**What is needed**
Please count the lines below that hold the word "under" and give the count without any other text.

Start of Records to use

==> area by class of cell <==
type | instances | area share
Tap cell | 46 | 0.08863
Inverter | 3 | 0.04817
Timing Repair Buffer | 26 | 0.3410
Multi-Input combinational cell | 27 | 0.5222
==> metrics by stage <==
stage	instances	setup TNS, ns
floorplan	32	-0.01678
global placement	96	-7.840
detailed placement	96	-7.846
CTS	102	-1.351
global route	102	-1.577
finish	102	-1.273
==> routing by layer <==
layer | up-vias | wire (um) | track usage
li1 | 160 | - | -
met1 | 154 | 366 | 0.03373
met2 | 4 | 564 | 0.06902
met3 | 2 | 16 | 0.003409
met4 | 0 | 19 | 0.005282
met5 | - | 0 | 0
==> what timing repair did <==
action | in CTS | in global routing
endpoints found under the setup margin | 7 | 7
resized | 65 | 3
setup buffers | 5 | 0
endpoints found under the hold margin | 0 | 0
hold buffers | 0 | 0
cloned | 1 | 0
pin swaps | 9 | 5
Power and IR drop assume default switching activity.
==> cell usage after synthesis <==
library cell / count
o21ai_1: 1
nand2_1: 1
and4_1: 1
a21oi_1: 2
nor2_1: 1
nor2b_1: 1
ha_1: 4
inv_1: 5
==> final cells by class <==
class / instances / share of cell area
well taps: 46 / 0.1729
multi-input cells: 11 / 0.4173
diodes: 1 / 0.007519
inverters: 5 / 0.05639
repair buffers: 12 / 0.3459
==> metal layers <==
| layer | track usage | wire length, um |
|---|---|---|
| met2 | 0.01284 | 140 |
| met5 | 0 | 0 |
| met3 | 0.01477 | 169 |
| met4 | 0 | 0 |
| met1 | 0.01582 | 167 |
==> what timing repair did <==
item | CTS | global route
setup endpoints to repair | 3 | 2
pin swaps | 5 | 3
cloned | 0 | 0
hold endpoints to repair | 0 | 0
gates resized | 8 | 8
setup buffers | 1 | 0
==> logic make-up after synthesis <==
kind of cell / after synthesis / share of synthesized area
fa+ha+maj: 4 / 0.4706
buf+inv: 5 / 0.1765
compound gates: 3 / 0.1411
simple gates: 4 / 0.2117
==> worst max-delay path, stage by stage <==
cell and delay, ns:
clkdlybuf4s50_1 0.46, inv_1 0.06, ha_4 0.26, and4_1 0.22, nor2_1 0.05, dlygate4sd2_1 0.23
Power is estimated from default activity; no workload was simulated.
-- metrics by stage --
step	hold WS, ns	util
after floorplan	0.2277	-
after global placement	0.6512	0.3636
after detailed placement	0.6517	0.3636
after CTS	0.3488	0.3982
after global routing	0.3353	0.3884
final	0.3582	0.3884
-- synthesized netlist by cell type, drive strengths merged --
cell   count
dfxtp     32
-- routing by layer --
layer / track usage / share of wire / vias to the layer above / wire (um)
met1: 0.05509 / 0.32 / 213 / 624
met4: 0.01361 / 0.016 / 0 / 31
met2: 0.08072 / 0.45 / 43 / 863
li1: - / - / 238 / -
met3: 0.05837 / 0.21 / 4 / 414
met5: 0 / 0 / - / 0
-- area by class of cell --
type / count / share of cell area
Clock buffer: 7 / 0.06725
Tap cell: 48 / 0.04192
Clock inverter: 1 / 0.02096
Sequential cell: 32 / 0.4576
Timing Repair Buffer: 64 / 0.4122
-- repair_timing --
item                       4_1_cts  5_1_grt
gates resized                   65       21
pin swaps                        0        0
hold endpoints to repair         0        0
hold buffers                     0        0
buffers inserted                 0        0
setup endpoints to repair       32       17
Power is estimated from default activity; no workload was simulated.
[/design/flow/run.sh]
#!/bin/bash
# OpenROAD 26Q1-2900-gdf79404cd8, Yosys 0.63+post, stock flow scripts
make -C /OpenROAD-flow-scripts/flow DESIGN_CONFIG=/design/flow/config.mk WORK_HOME=/design/flow/orfs finish
[/design/flow/config.mk]
export PLATFORM = sky130hd
export DESIGN_NAME = lift_ternary_gen
export DESIGN_NICKNAME = lift_ternary_gen
export VERILOG_FILES = /design/flow/design.v
export SDC_FILE = /design/flow/constraint.sdc
export NUM_CORES = 4
export LEC_CHECK = 1
export CORE_AREA = 10 10 538 538
export DIE_AREA = 0 0 548 548
[/design/flow/constraint.sdc]
current_design lift_ternary_gen

set clk_period 1.0
set clk_io_pct 0.2

create_clock -name clk0 -period $clk_period [get_ports {clk}]

set non_clock_inputs [all_inputs -no_clocks]
set_input_delay [expr $clk_period * $clk_io_pct] -clock clk0 $non_clock_inputs
set_output_delay [expr $clk_period * $clk_io_pct] -clock clk0 [all_outputs]
[/design/flow/design.v]
module poly_sq_gen (
	input logic clk,
	input logic en,
	input logic [9113:1] t,
	output reg [12:0] c
	);
	logic [9113:1] t2;
	logic [9113:1] t3;
	logic a;
	always @(posedge clk) begin
		if (en==1) begin
			t3=t;	
			c=t3[13:1];
			end
		else begin
			t3=t3>>13;
			c=t3[13:1];
		    end
	end
endmodule
module binaryAdder8b (
    Q,
    RCO,
    CLK,
    EN,
    MODO,
    A,
    B,
    Cin
);
output [7:0] Q;
output RCO;
input CLK, EN;
input [1:0] MODO;
input [7:0] A;
input [7:0] B;
input Cin;
wire bus;
binaryAdder4b DUT_4b_a(
    .CLK    (CLK),
    .EN     (EN),
    .MODO   (MODO),
    .A      (A[3:0]),
    .B      (B[3:0]),
    .Q      (Q[3:0]),
    .RCO    (bus),
    .Cin    (Cin)
);
binaryAdder4b DUT_4b_b(
    .CLK    (CLK),
    .EN     (EN),
    .MODO   (MODO),
    .A      (A[7:4]),
    .B      (B[7:4]),
    .Q      (Q[7:4]),
    .RCO    (RCO),
    .Cin    (bus)
);
endmodule
==> ./design.v <==
package pcmux;
typedef enum bit [1:0] {
    pc_plus4  = 2'b00
    ,alu_out  = 2'b01
    ,alu_mod2 = 2'b10
} pcmux_sel_t;
endpackage
package marmux;
typedef enum bit {
    pc_out = 1'b0
    ,alu_out = 1'b1
} marmux_sel_t;
endpackage
package cmpmux;
typedef enum bit {
    rs2_out = 1'b0
    ,i_imm = 1'b1
} cmpmux_sel_t;
endpackage
package alumux;
typedef enum bit {
    rs1_out = 1'b0
    ,pc_out = 1'b1
} alumux1_sel_t;
typedef enum bit [2:0] {
    i_imm    = 3'b000
    ,u_imm   = 3'b001
    ,b_imm   = 3'b010
    ,s_imm   = 3'b011
    ,j_imm   = 3'b100
    ,rs2_out = 3'b101
} alumux2_sel_t;
endpackage
package regfilemux;
typedef enum bit [3:0] {
    alu_out   = 4'b0000
    ,br_en    = 4'b0001
    ,u_imm    = 4'b0010
    ,lw       = 4'b0011
    ,pc_plus4 = 4'b0100
    ,lb        = 4'b0101
    ,lbu       = 4'b0110   
    ,lh        = 4'b0111
    ,lhu       = 4'b1000   
} regfilemux_sel_t;
endpackage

End of Records to use

**Exercise result**
2